Study Examines Increasing Extent Of Emigration Among African Doctors
“The number of African doctors working in the U.S. soared by almost two-fifths over a decade, according to a study showing the increasing extent of the ‘brain drain’ from developing nations,” the Financial Times reports. “More than 10,000 medical graduates born or trained in sub-Saharan Africa were registered to practice in the U.S. in 2011, raising concerns that some of the poorest countries are subsidizing medicine in the world’s biggest economy,” the newspaper writes, adding, “The figure — up 38 percent from 2002 — was equivalent to more than the entire number of doctors currently working in Ethiopia, Ghana, Liberia, Tanzania, Uganda, Zambia and Zimbabwe combined.” The newspaper notes, “Only in South Africa was there a fall in departing doctors during the first decade of the century.”
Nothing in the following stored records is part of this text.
--- src/design/nearest_neighbor_downscaler_core_defines.svh ---
// Assertion macros shared by the downscaler RTL
`ifndef NEAREST_NEIGHBOR_DOWNSCALER_CORE_DEFINES_SVH
`define NEAREST_NEIGHBOR_DOWNSCALER_CORE_DEFINES_SVH

// Check a consequent in the same cycle as its antecedent
`define NND_ASSERT_NOW(label, clk, rst_n, ante, cons, msg) \
  label: assert property (@(posedge clk) disable iff (!rst_n) (ante) |-> (cons)) \
    else $error(msg);

// Check a consequent in the cycle after its antecedent
`define NND_ASSERT_NEXT(label, clk, rst_n, ante, cons, msg) \
  label: assert property (@(posedge clk) disable iff (!rst_n) (ante) |=> (cons)) \
    else $error(msg);

`endif

--- src/design/nnd_pkg.sv ---
// Shared constants, codes and control types of the downscaler
`timescale 1ns / 1ps
`default_nettype none

package nnd_pkg;

  // Field widths
  localparam int SIDE_W       = 14;
  localparam int PIX_W        = 8;
  localparam int CFG_IDX_W    = 2;
  localparam int DIV_NUM_W    = 2 * SIDE_W;
  localparam int MAX_SIDE_DEF = 8192;

  // Configuration register indexes
  typedef enum logic [CFG_IDX_W-1:0] {
    CFG_SRC_WIDTH  = 2'd0,
    CFG_SRC_HEIGHT = 2'd1,
    CFG_MAX_SIDE   = 2'd2
  } cfg_idx_t;

  // Which quotient the shared divider is working on
  typedef enum logic [1:0] {
    DIV_SIDE = 2'd0,
    DIV_COL  = 2'd1,
    DIV_ROW  = 2'd2
  } div_op_t;

  // Setup sequencer states
  typedef enum logic [2:0] {
    ST_PREP,
    ST_SIDE_GO,
    ST_SIDE_WAIT,
    ST_COL_GO,
    ST_COL_WAIT,
    ST_ROW_GO,
    ST_ROW_WAIT,
    ST_RUN
  } ctrl_state_t;

  // Controller to datapath commands
  typedef struct packed {
    logic    clear_frame;
    logic    prep;
    logic    div_start;
    div_op_t div_op;
    logic    latch_side;
    logic    latch_col;
    logic    latch_row;
    logic    run;
  } nnd_cmd_t;

  // Datapath to controller status
  typedef struct packed {
    logic div_done;
  } nnd_sts_t;

endpackage

`default_nettype wire

--- src/design/nnd_div.sv ---
// Restoring divider, one quotient bit per cycle
`timescale 1ns / 1ps
`default_nettype none
`include "nearest_neighbor_downscaler_core_defines.svh"

module nnd_div (
  input  logic                         clk,
  input  logic                         rst_n,
  input  logic                         start,
  input  logic [nnd_pkg::DIV_NUM_W-1:0] num,
  input  logic [nnd_pkg::SIDE_W-1:0]    den,
  output logic [nnd_pkg::DIV_NUM_W-1:0] quo,
  output logic [nnd_pkg::SIDE_W-1:0]    rem,
  output logic                         done
);
  import nnd_pkg::*;

  localparam int CNT_W = $clog2(DIV_NUM_W + 1);

  logic [DIV_NUM_W-1:0] quo_r, quo_nxt;
  logic [SIDE_W-1:0]    rem_r, rem_nxt;
  logic [SIDE_W-1:0]    den_r, den_nxt;
  logic [CNT_W-1:0]     cnt_r, cnt_nxt;
  logic                 busy_r, busy_nxt;
  logic                 done_r, done_nxt;
  logic [SIDE_W:0]      rem_sh;
  logic [SIDE_W:0]      diff;
  logic                 ge;

  // Shift in the next numerator bit and try the subtract
  always_comb begin
    rem_sh = {rem_r, quo_r[DIV_NUM_W-1]};
    diff   = rem_sh - {1'b0, den_r};
    ge     = rem_sh >= {1'b0, den_r};
  end

  // Load on start, iterate while busy, pulse done after the last bit
  always_comb begin
    quo_nxt  = quo_r;
    rem_nxt  = rem_r;
    den_nxt  = den_r;
    cnt_nxt  = cnt_r;
    busy_nxt = busy_r;
    done_nxt = 1'b0;
    if (start) begin
      quo_nxt  = num;
      rem_nxt  = '0;
      den_nxt  = den;
      cnt_nxt  = CNT_W'(DIV_NUM_W);
      busy_nxt = 1'b1;
    end else if (busy_r) begin
      quo_nxt = {quo_r[DIV_NUM_W-2:0], ge};
      rem_nxt = ge ? diff[SIDE_W-1:0] : rem_sh[SIDE_W-1:0];
      cnt_nxt = cnt_r - CNT_W'(1);
      if (cnt_r == CNT_W'(1)) begin
        busy_nxt = 1'b0;
        done_nxt = 1'b1;
      end
    end
  end

  always_ff @(posedge clk) begin
    if (!rst_n) begin
      cnt_r  <= '0;
      busy_r <= 1'b0;
      done_r <= 1'b0;
    end else begin
      cnt_r  <= cnt_nxt;
      busy_r <= busy_nxt;
      done_r <= done_nxt;
    end
  end

  always_ff @(posedge clk) begin
    quo_r <= quo_nxt;
    rem_r <= rem_nxt;
    den_r <= den_nxt;
  end

  assign quo  = quo_r;
  assign rem  = rem_r;
  assign done = done_r;

  `NND_ASSERT_NOW(a_div_rem_below_den, clk, rst_n, done_r, rem_r < den_r, "divider remainder not below divisor")

endmodule

`default_nettype wire

--- src/design/nnd_ctrl.sv ---
// Setup sequencer: output size and step quotients, then pixel run
`timescale 1ns / 1ps
`default_nettype none
`include "nearest_neighbor_downscaler_core_defines.svh"

module nnd_ctrl (
  input  logic              clk,
  input  logic              rst_n,
  input  logic              restart,
  input  nnd_pkg::nnd_sts_t sts,
  output nnd_pkg::nnd_cmd_t cmd
);
  import nnd_pkg::*;

  ctrl_state_t state_r, state_nxt;

  // Next state
  always_comb begin
    state_nxt = state_r;
    if (restart) begin
      state_nxt = ST_PREP;
    end else begin
      unique case (state_r)
        ST_PREP:      state_nxt = ST_SIDE_GO;
        ST_SIDE_GO:   state_nxt = ST_SIDE_WAIT;
        ST_SIDE_WAIT: if (sts.div_done) state_nxt = ST_COL_GO;
        ST_COL_GO:    state_nxt = ST_COL_WAIT;
        ST_COL_WAIT:  if (sts.div_done) state_nxt = ST_ROW_GO;
        ST_ROW_GO:    state_nxt = ST_ROW_WAIT;
        ST_ROW_WAIT:  if (sts.div_done) state_nxt = ST_RUN;
        ST_RUN:       state_nxt = ST_RUN;
        default:      state_nxt = ST_PREP;
      endcase
    end
  end

  // Commands
  always_comb begin
    cmd = '0;
    cmd.div_op = DIV_SIDE;
    unique case (state_r)
      ST_PREP: begin
        cmd.clear_frame = 1'b1;
        cmd.prep        = 1'b1;
      end
      ST_SIDE_GO: begin
        cmd.div_start = 1'b1;
        cmd.div_op    = DIV_SIDE;
      end
      ST_SIDE_WAIT: begin
        cmd.div_op     = DIV_SIDE;
        cmd.latch_side = sts.div_done;
      end
      ST_COL_GO: begin
        cmd.div_start = 1'b1;
        cmd.div_op    = DIV_COL;
      end
      ST_COL_WAIT: begin
        cmd.div_op    = DIV_COL;
        cmd.latch_col = sts.div_done;
      end
      ST_ROW_GO: begin
        cmd.div_start = 1'b1;
        cmd.div_op    = DIV_ROW;
      end
      ST_ROW_WAIT: begin
        cmd.div_op    = DIV_ROW;
        cmd.latch_row = sts.div_done;
      end
      ST_RUN: begin
        cmd.run = 1'b1;
      end
      default: begin
        cmd.run = 1'b0;
      end
    endcase
  end

  always_ff @(posedge clk) begin
    if (!rst_n) begin
      state_r <= ST_PREP;
    end else begin
      state_r <= state_nxt;
    end
  end

  `NND_ASSERT_NEXT(a_restart_to_prep, clk, rst_n, restart, state_r == ST_PREP, "config write did not restart setup")

endmodule

`default_nettype wire

--- src/design/nnd_dp.sv ---
// Datapath: size setup, pick tracking and output word register
`timescale 1ns / 1ps
`default_nettype none
`include "nearest_neighbor_downscaler_core_defines.svh"

module nnd_dp #(
  parameter int MAX_SIDE = nnd_pkg::MAX_SIDE_DEF
) (
  input  logic                      clk,
  input  logic                      rst_n,
  input  logic [nnd_pkg::SIDE_W-1:0] src_width,
  input  logic [nnd_pkg::SIDE_W-1:0] src_height,
  input  logic [nnd_pkg::SIDE_W-1:0] max_side,
  input  nnd_pkg::nnd_cmd_t         cmd,
  output nnd_pkg::nnd_sts_t         sts,
  input  logic                      in_valid,
  output logic                      in_stall,
  input  logic [nnd_pkg::PIX_W-1:0]  in_red,
  input  logic [nnd_pkg::PIX_W-1:0]  in_green,
  input  logic [nnd_pkg::PIX_W-1:0]  in_blue,
  output logic                      out_valid,
  input  logic                      out_stall,
  output logic [nnd_pkg::PIX_W-1:0]  out_red,
  output logic [nnd_pkg::PIX_W-1:0]  out_green,
  output logic [nnd_pkg::PIX_W-1:0]  out_blue,
  output logic [nnd_pkg::SIDE_W-1:0] out_width,
  output logic [nnd_pkg::SIDE_W-1:0] out_height,
  output logic                      out_frame_last
);
  import nnd_pkg::*;

  typedef struct packed {
    logic [SIDE_W-1:0] pos;
    logic [SIDE_W-1:0] rem;
  } pick_t;

  // Advance floor(k*src/dst) to k+1 from quotient and remainder of src/dst
  function automatic pick_t pick_step(input logic [SIDE_W-1:0] pos,
                                      input logic [SIDE_W-1:0] rem,
                                      input logic [SIDE_W-1:0] q_inc,
                                      input logic [SIDE_W-1:0] r_inc,
                                      input logic [SIDE_W-1:0] dst);
    logic [SIDE_W:0] sum;
    pick_t           res;
    sum = {1'b0, rem} + {1'b0, r_inc};
    if (sum >= {1'b0, dst}) begin
      res.rem = SIDE_W'(sum - {1'b0, dst});
      res.pos = pos + q_inc + SIDE_W'(1);
    end else begin
      res.rem = sum[SIDE_W-1:0];
      res.pos = pos + q_inc;
    end
    return res;
  endfunction

  logic [SIDE_W-1:0] w_eff, h_eff, m_eff;
  logic              w_ge_h, scale_en;
  logic [SIDE_W-1:0] short_side, long_side;

  logic [DIV_NUM_W-1:0] prod_r;
  logic [DIV_NUM_W-1:0] div_num, div_quo;
  logic [SIDE_W-1:0]    div_den, div_rem;
  logic                 div_done;
  logic [SIDE_W-1:0]    q_side;

  logic [SIDE_W-1:0] dw_r, dw_nxt, dh_r, dh_nxt;
  logic [SIDE_W-1:0] qw_r, rw_r, qh_r, rh_r;

  logic [SIDE_W-1:0] sc_r, sc_nxt, sr_r, sr_nxt;
  logic [SIDE_W-1:0] oc_r, oc_nxt, orow_r, orow_nxt;
  logic [SIDE_W-1:0] npc_r, npc_nxt, npr_r, npr_nxt;
  logic [SIDE_W-1:0] crem_r, crem_nxt, rrem_r, rrem_nxt;

  logic  accept, row_picked, keep, row_end, frame_end, is_last;
  pick_t col_step, row_step;

  logic              out_valid_r, out_valid_nxt;
  logic [PIX_W-1:0]  red_r, green_r, blue_r;
  logic              last_r;

  // Clamp the configured sides
  always_comb begin
    if (src_width == '0)
      w_eff = SIDE_W'(1);
    else if (int'(src_width) > MAX_SIDE)
      w_eff = SIDE_W'(MAX_SIDE);
    else
      w_eff = src_width;
    if (src_height == '0)
      h_eff = SIDE_W'(1);
    else if (int'(src_height) > MAX_SIDE)
      h_eff = SIDE_W'(MAX_SIDE);
    else
      h_eff = src_height;
    if (int'(max_side) > MAX_SIDE)
      m_eff = SIDE_W'(MAX_SIDE);
    else
      m_eff = max_side;
    w_ge_h     = w_eff >= h_eff;
    scale_en   = (m_eff != '0) && ((w_eff > m_eff) || (h_eff > m_eff));
    short_side = w_ge_h ? h_eff : w_eff;
    long_side  = w_ge_h ? w_eff : h_eff;
  end

  // Register short side times max side for the size division
  always_ff @(posedge clk) begin
    if (cmd.prep) begin
      prod_r <= DIV_NUM_W'(short_side) * DIV_NUM_W'(m_eff);
    end
  end

  // Pick the divider operands
  always_comb begin
    case (cmd.div_op)
      DIV_SIDE: begin
        div_num = prod_r;
        div_den = long_side;
      end
      DIV_COL: begin
        div_num = DIV_NUM_W'(w_eff);
        div_den = dw_r;
      end
      DIV_ROW: begin
        div_num = DIV_NUM_W'(h_eff);
        div_den = dh_r;
      end
      default: begin
        div_num = prod_r;
        div_den = long_side;
      end
    endcase
  end

  nnd_div u_div (
    .clk   (clk),
    .rst_n (rst_n),
    .start (cmd.div_start),
    .num   (div_num),
    .den   (div_den),
    .quo   (div_quo),
    .rem   (div_rem),
    .done  (div_done)
  );

  assign sts.div_done = div_done;

  // Output size: unscaled sides pass through; when scaling, long side takes max side, short side the scaled quotient
  always_comb begin
    q_side = (div_quo[SIDE_W-1:0] == '0) ? SIDE_W'(1) : div_quo[SIDE_W-1:0];
    dw_nxt = dw_r;
    dh_nxt = dh_r;
    if (cmd.latch_side) begin
      if (!scale_en) begin
        dw_nxt = w_eff;
        dh_nxt = h_eff;
      end else if (w_ge_h) begin
        dw_nxt = m_eff;
        dh_nxt = q_side;
      end else begin
        dw_nxt = q_side;
        dh_nxt = m_eff;
      end
    end
  end

  always_ff @(posedge clk) begin
    if (!rst_n) begin
      dw_r <= SIDE_W'(1);
      dh_r <= SIDE_W'(1);
    end else begin
      dw_r <= dw_nxt;
      dh_r <= dh_nxt;
    end
  end

  // Hold the per-step quotient and remainder of each axis
  always_ff @(posedge clk) begin
    if (cmd.latch_col) begin
      qw_r <= div_quo[SIDE_W-1:0];
      rw_r <= div_rem;
    end
    if (cmd.latch_row) begin
      qh_r <= div_quo[SIDE_W-1:0];
      rh_r <= div_rem;
    end
  end

  // Pick decision for the current source pixel
  always_comb begin
    in_stall   = !cmd.run || (out_valid_r && out_stall);
    accept     = in_valid && !in_stall;
    row_picked = (orow_r < dh_r) && (sr_r == npr_r);
    keep       = row_picked && (oc_r < dw_r) && (sc_r == npc_r);
    row_end    = ({1'b0, sc_r} + (SIDE_W+1)'(1)) >= {1'b0, w_eff};
    frame_end  = row_end && (({1'b0, sr_r} + (SIDE_W+1)'(1)) >= {1'b0, h_eff});
    is_last    = (({1'b0, orow_r} + (SIDE_W+1)'(1)) == {1'b0, dh_r}) &&
                 (({1'b0, oc_r} + (SIDE_W+1)'(1)) == {1'b0, dw_r});
    col_step   = pick_step(npc_r, crem_r, qw_r, rw_r, dw_r);
    row_step   = pick_step(npr_r, rrem_r, qh_r, rh_r, dh_r);
  end

  // Advance source and output positions
  always_comb begin
    sc_nxt   = sc_r;
    sr_nxt   = sr_r;
    oc_nxt   = oc_r;
    orow_nxt = orow_r;
    npc_nxt  = npc_r;
    npr_nxt  = npr_r;
    crem_nxt = crem_r;
    rrem_nxt = rrem_r;
    if (cmd.clear_frame) begin
      sc_nxt   = '0;
      sr_nxt   = '0;
      oc_nxt   = '0;
      orow_nxt = '0;
      npc_nxt  = '0;
      npr_nxt  = '0;
      crem_nxt = '0;
      rrem_nxt = '0;
    end else if (accept) begin
      if (keep) begin
        oc_nxt   = oc_r + SIDE_W'(1);
        npc_nxt  = col_step.pos;
        crem_nxt = col_step.rem;
      end
      if (row_end) begin
        sc_nxt = '0;
        sr_nxt = sr_r + SIDE_W'(1);
        if (row_picked) begin
          orow_nxt = orow_r + SIDE_W'(1);
          oc_nxt   = '0;
          npc_nxt  = '0;
          crem_nxt = '0;
          npr_nxt  = row_step.pos;
          rrem_nxt = row_step.rem;
        end
        if (frame_end) begin
          sr_nxt   = '0;
          orow_nxt = '0;
          oc_nxt   = '0;
          npc_nxt  = '0;
          crem_nxt = '0;
          npr_nxt  = '0;
          rrem_nxt = '0;
        end
      end else begin
        sc_nxt = sc_r + SIDE_W'(1);
      end
    end
  end

  always_ff @(posedge clk) begin
    if (!rst_n) begin
      sc_r   <= '0;
      sr_r   <= '0;
      oc_r   <= '0;
      orow_r <= '0;
      npc_r  <= '0;
      npr_r  <= '0;
      crem_r <= '0;
      rrem_r <= '0;
    end else begin
      sc_r   <= sc_nxt;
      sr_r   <= sr_nxt;
      oc_r   <= oc_nxt;
      orow_r <= orow_nxt;
      npc_r  <= npc_nxt;
      npr_r  <= npr_nxt;
      crem_r <= crem_nxt;
      rrem_r <= rrem_nxt;
    end
  end

  // Output word register: load on a kept pixel, drop once taken
  always_comb begin
    if (accept && keep)
      out_valid_nxt = 1'b1;
    else
      out_valid_nxt = out_valid_r && out_stall;
  end

  always_ff @(posedge clk) begin
    if (!rst_n) begin
      out_valid_r <= 1'b0;
    end else begin
      out_valid_r <= out_valid_nxt;
    end
  end

  always_ff @(posedge clk) begin
    if (accept && keep) begin
      red_r   <= in_red;
      green_r <= in_green;
      blue_r  <= in_blue;
      last_r  <= is_last;
    end
  end

  assign out_valid      = out_valid_r;
  assign out_red        = red_r;
  assign out_green      = green_r;
  assign out_blue       = blue_r;
  assign out_width      = dw_r;
  assign out_height     = dh_r;
  assign out_frame_last = last_r;

  `NND_ASSERT_NOW(a_pick_rem_bound, clk, rst_n, cmd.run, (crem_r < dw_r) && (rrem_r < dh_r), "pick remainder out of range")
  `NND_ASSERT_NOW(a_pick_pos_bound, clk, rst_n, cmd.run, (npc_r <= w_eff) && (npr_r <= h_eff), "pick position beyond source frame")

endmodule

`default_nettype wire

--- src/design/nearest_neighbor_downscaler_core.sv ---
// Top level of the nearest-neighbor downscaler
// Usage:
//   Source pixels enter on in_valid/in_stall in raster order, one word per
//   pixel. Kept pixels leave on out_valid/out_stall in output raster order,
//   each with the output frame size and a frame-last flag on the final one.
//   cfg_we/cfg_index/cfg_wdata write source width, source height and max
//   side; a write to a listed register restarts the frame and recomputes the
//   output size. Write only while no pixel is in flight.
// Setup and rate:
//   After reset or a config write the block runs a setup (one product step,
//   then three divisions of load, 28 quotient bits and done on one shared
//   restoring divider) with in_stall high. Then it takes one pixel per clock
//   while the output register is not held by out_stall; a kept pixel shows on
//   the output in the cycle after it is accepted, from the output word register.
// Stall behavior:
//   While a result word sits in the output register and out_stall is high,
//   in_stall is raised, so nothing is lost or repeated.
// Reset:
//   rst_n low clears the size registers to 1x1 with no limit, empties the
//   output register and starts the setup.
`timescale 1ns / 1ps
`default_nettype none

module nearest_neighbor_downscaler_core #(
  parameter int MAX_SIDE = nnd_pkg::MAX_SIDE_DEF
) (
  input  logic                         clk,
  input  logic                         rst_n,
  input  logic                         cfg_we,
  input  logic [nnd_pkg::CFG_IDX_W-1:0] cfg_index,
  input  logic [nnd_pkg::SIDE_W-1:0]    cfg_wdata,
  input  logic                         in_valid,
  output logic                         in_stall,
  input  logic [nnd_pkg::PIX_W-1:0]     in_red,
  input  logic [nnd_pkg::PIX_W-1:0]     in_green,
  input  logic [nnd_pkg::PIX_W-1:0]     in_blue,
  output logic                         out_valid,
  input  logic                         out_stall,
  output logic [nnd_pkg::PIX_W-1:0]     out_red,
  output logic [nnd_pkg::PIX_W-1:0]     out_green,
  output logic [nnd_pkg::PIX_W-1:0]     out_blue,
  output logic [nnd_pkg::SIDE_W-1:0]    out_width,
  output logic [nnd_pkg::SIDE_W-1:0]    out_height,
  output logic                         out_frame_last
);
  import nnd_pkg::*;

  logic [SIDE_W-1:0] src_width_r, src_width_nxt;
  logic [SIDE_W-1:0] src_height_r, src_height_nxt;
  logic [SIDE_W-1:0] max_side_r, max_side_nxt;
  logic              restart;
  nnd_cmd_t          cmd;
  nnd_sts_t          sts;

  // Decode config writes; only listed registers restart the frame
  always_comb begin
    src_width_nxt  = src_width_r;
    src_height_nxt = src_height_r;
    max_side_nxt   = max_side_r;
    restart        = 1'b0;
    if (cfg_we) begin
      unique case (cfg_idx_t'(cfg_index))
        CFG_SRC_WIDTH: begin
          src_width_nxt = cfg_wdata;
          restart       = 1'b1;
        end
        CFG_SRC_HEIGHT: begin
          src_height_nxt = cfg_wdata;
          restart        = 1'b1;
        end
        CFG_MAX_SIDE: begin
          max_side_nxt = cfg_wdata;
          restart      = 1'b1;
        end
        default: begin
          restart = 1'b0;
        end
      endcase
    end
  end

  always_ff @(posedge clk) begin
    if (!rst_n) begin
      src_width_r  <= SIDE_W'(1);
      src_height_r <= SIDE_W'(1);
      max_side_r   <= '0;
    end else begin
      src_width_r  <= src_width_nxt;
      src_height_r <= src_height_nxt;
      max_side_r   <= max_side_nxt;
    end
  end

  nnd_ctrl u_ctrl (
    .clk     (clk),
    .rst_n   (rst_n),
    .restart (restart),
    .sts     (sts),
    .cmd     (cmd)
  );

  nnd_dp #(
    .MAX_SIDE (MAX_SIDE)
  ) u_dp (
    .clk            (clk),
    .rst_n          (rst_n),
    .src_width      (src_width_r),
    .src_height     (src_height_r),
    .max_side       (max_side_r),
    .cmd            (cmd),
    .sts            (sts),
    .in_valid       (in_valid),
    .in_stall       (in_stall),
    .in_red         (in_red),
    .in_green       (in_green),
    .in_blue        (in_blue),
    .out_valid      (out_valid),
    .out_stall      (out_stall),
    .out_red        (out_red),
    .out_green      (out_green),
    .out_blue       (out_blue),
    .out_width      (out_width),
    .out_height     (out_height),
    .out_frame_last (out_frame_last)
  );

endmodule

`default_nettype wire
“The study, published in the online medical journal PLOS Medicine, showed that on average, African doctors practiced for 6.5 years before entering the U.S.,” according to the Financial Times, which notes, “The greatest increase in emigration among medical workers to the U.S. was from Liberia, which in 2008 had only 1.37 doctors per 100,000 people compared with 250 per 100,000 in the U.S.” The newspaper writes, “Akhenaten Benjamin Siankam Tankwanchi from the Peabody School of Education at Vanderbilt University in Nashville, Tennessee, and his fellow authors concluded that the research highlighted a ‘growing problem’ and a ‘major loss’ to Africa,” adding, “They pointed to a need for improved job satisfaction and enhanced medical education for African doctors and the importance of tackling a culture encouraging emigration, notably at some Nigerian and Ghanaian university campuses where faculty actively encouraged it” (Jack, 9/18).